» **WORK REQUEST**
Once the line with "slowest_stage = a221oi_2" is found in the entries below, print it and each following line exactly, stopping after the line with "synth.area.top_cells = dfrtp_1, mux2_2, mux2i_1"; print nothing else.

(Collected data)
┄┄┄┄┄┄

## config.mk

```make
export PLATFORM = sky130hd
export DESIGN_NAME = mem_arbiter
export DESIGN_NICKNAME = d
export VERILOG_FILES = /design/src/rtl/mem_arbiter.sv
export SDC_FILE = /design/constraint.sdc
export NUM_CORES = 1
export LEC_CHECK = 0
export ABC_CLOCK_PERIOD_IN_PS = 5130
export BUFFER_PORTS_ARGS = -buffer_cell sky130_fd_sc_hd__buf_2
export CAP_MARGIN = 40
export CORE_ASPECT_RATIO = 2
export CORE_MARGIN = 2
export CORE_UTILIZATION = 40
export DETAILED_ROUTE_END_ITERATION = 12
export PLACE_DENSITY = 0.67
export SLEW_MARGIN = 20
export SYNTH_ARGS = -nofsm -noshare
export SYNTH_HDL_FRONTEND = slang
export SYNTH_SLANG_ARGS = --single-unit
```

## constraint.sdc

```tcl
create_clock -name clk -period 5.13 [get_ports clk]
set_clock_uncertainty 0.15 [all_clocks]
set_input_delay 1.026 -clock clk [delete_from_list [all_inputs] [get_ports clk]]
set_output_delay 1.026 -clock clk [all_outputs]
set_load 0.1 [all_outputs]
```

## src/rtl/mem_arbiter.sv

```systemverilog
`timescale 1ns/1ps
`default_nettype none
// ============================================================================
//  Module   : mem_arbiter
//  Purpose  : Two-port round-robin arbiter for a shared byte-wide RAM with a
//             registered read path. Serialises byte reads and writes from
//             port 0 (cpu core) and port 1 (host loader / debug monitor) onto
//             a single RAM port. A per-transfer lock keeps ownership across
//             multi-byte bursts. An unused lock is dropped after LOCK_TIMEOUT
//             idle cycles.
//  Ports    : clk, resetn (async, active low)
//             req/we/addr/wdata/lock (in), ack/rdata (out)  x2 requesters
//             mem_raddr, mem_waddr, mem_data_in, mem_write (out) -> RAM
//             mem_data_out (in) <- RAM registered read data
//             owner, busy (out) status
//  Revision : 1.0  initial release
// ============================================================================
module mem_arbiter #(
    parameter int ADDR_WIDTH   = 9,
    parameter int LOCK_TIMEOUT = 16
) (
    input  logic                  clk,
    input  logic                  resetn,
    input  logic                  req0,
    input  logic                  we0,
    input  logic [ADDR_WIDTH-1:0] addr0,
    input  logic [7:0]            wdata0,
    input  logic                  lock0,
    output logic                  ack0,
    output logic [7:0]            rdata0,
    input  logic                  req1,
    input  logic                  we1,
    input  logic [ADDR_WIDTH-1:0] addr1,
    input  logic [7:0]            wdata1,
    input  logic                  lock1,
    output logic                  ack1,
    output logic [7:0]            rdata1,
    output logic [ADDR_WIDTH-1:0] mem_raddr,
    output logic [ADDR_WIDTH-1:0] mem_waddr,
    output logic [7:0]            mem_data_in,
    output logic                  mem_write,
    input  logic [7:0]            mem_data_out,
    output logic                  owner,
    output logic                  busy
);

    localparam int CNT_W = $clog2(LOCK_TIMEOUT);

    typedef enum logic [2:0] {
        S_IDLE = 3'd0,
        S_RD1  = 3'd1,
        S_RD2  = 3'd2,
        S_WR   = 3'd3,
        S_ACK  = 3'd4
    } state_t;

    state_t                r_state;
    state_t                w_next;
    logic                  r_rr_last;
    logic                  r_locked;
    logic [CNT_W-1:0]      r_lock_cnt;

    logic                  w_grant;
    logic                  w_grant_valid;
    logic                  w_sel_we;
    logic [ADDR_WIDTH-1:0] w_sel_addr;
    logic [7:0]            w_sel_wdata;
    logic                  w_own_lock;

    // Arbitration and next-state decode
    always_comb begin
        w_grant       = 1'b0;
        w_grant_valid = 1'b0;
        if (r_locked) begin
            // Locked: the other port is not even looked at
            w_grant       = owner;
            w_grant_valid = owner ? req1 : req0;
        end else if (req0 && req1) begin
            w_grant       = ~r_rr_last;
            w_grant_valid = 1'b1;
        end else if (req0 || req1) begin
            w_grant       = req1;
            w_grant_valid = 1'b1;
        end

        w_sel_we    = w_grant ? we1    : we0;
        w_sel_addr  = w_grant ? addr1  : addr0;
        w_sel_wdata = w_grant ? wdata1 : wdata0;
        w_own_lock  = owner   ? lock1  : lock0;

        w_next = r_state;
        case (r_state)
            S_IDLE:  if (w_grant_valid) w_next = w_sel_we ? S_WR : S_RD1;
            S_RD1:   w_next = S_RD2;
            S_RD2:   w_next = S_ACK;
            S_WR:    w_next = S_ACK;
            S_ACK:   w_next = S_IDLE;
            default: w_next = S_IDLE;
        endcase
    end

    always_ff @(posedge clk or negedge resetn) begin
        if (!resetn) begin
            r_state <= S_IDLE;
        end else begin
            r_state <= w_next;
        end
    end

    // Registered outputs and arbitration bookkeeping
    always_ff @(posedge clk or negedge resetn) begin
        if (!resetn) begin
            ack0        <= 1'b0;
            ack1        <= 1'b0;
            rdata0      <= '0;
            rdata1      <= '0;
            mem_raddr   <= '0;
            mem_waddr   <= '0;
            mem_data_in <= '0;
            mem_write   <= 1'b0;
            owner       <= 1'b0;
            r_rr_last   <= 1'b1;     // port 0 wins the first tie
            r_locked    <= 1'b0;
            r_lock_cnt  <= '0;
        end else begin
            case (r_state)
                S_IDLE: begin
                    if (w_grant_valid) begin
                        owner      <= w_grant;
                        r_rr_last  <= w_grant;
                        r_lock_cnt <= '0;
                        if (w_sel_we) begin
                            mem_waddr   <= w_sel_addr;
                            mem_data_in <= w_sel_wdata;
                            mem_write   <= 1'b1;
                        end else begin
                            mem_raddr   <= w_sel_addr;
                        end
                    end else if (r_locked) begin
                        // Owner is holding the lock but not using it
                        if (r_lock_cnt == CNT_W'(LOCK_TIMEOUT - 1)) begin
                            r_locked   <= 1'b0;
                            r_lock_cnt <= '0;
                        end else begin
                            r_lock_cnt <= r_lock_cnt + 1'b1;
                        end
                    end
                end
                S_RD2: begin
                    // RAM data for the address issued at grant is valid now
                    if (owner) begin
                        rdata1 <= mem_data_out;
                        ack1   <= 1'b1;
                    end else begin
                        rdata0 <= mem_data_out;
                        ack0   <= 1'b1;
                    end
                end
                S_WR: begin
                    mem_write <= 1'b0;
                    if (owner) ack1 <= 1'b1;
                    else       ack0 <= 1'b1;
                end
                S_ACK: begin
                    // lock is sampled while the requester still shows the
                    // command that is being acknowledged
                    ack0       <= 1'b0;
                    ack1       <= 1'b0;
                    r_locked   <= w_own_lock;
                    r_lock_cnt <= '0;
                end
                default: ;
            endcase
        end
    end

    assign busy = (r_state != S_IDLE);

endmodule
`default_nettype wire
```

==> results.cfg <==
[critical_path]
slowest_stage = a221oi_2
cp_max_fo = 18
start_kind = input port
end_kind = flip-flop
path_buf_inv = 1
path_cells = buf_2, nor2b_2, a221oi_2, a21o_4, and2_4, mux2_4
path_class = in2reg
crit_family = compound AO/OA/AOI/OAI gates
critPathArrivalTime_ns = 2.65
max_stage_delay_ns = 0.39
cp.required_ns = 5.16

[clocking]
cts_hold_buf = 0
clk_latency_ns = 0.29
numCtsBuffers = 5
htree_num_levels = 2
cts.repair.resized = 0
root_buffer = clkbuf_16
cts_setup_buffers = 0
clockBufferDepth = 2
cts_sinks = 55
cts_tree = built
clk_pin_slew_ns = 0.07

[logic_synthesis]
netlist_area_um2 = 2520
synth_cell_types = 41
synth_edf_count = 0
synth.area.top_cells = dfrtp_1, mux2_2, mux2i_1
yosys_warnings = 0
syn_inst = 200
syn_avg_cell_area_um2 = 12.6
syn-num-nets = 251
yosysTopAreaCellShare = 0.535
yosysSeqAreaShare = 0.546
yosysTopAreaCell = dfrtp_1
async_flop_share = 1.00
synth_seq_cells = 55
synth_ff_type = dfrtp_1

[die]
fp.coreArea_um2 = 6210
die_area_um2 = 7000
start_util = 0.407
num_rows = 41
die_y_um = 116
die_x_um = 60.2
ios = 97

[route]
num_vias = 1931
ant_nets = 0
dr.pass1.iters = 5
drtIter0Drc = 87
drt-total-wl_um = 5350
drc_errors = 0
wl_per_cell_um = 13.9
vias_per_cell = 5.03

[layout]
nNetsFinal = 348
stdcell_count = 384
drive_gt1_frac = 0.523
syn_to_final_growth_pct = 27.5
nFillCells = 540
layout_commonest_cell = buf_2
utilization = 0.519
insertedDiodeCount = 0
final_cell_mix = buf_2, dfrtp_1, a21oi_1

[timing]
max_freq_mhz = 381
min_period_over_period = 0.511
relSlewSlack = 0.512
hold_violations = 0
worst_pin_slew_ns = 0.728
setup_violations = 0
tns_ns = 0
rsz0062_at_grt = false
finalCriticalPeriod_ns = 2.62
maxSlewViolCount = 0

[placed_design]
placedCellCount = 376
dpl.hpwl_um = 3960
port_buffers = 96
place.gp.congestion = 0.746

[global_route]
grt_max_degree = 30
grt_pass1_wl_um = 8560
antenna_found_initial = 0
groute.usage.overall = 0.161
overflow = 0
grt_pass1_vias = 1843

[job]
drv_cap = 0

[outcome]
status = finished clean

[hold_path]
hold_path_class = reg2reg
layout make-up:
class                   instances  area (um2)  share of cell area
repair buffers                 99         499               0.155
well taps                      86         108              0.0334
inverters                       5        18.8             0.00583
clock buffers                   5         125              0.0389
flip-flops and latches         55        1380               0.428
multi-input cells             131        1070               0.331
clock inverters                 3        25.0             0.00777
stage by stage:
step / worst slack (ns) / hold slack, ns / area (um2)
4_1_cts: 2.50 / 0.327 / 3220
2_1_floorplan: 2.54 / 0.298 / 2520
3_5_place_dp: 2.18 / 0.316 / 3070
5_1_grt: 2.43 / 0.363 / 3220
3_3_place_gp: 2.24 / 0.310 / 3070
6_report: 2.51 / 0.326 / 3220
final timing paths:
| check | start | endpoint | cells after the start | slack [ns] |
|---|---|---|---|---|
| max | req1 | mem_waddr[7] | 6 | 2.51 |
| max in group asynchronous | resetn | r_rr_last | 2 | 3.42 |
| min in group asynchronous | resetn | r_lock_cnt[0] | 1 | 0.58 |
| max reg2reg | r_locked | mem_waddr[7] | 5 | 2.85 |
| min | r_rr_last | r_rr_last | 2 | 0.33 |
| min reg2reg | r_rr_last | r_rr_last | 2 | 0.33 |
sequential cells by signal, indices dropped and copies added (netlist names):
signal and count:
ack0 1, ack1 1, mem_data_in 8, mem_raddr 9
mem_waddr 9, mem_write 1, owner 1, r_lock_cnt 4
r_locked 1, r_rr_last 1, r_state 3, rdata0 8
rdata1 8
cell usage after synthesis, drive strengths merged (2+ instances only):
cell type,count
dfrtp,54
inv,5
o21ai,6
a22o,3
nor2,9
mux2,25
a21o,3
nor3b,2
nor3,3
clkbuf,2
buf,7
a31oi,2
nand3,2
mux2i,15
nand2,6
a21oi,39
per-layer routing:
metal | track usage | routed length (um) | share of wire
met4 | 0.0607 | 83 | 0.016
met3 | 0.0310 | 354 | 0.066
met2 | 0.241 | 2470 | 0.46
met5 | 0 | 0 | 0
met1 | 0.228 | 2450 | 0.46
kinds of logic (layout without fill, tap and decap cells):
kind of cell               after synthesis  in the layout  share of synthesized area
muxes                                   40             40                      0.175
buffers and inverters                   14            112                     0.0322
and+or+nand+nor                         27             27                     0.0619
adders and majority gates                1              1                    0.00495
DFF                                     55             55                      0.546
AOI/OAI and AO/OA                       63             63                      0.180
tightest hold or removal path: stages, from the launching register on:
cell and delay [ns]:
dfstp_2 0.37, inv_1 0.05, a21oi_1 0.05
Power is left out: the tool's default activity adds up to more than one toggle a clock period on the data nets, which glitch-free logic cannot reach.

┄┄┄┄┄┄

» **YOUR SOLUTION**
slowest_stage = a221oi_2
cp_max_fo = 18
start_kind = input port
end_kind = flip-flop
path_buf_inv = 1
path_cells = buf_2, nor2b_2, a221oi_2, a21o_4, and2_4, mux2_4
path_class = in2reg
crit_family = compound AO/OA/AOI/OAI gates
critPathArrivalTime_ns = 2.65
max_stage_delay_ns = 0.39
cp.required_ns = 5.16

[clocking]
cts_hold_buf = 0
clk_latency_ns = 0.29
numCtsBuffers = 5
htree_num_levels = 2
cts.repair.resized = 0
root_buffer = clkbuf_16
cts_setup_buffers = 0
clockBufferDepth = 2
cts_sinks = 55
cts_tree = built
clk_pin_slew_ns = 0.07

[logic_synthesis]
netlist_area_um2 = 2520
synth_cell_types = 41
synth_edf_count = 0
synth.area.top_cells = dfrtp_1, mux2_2, mux2i_1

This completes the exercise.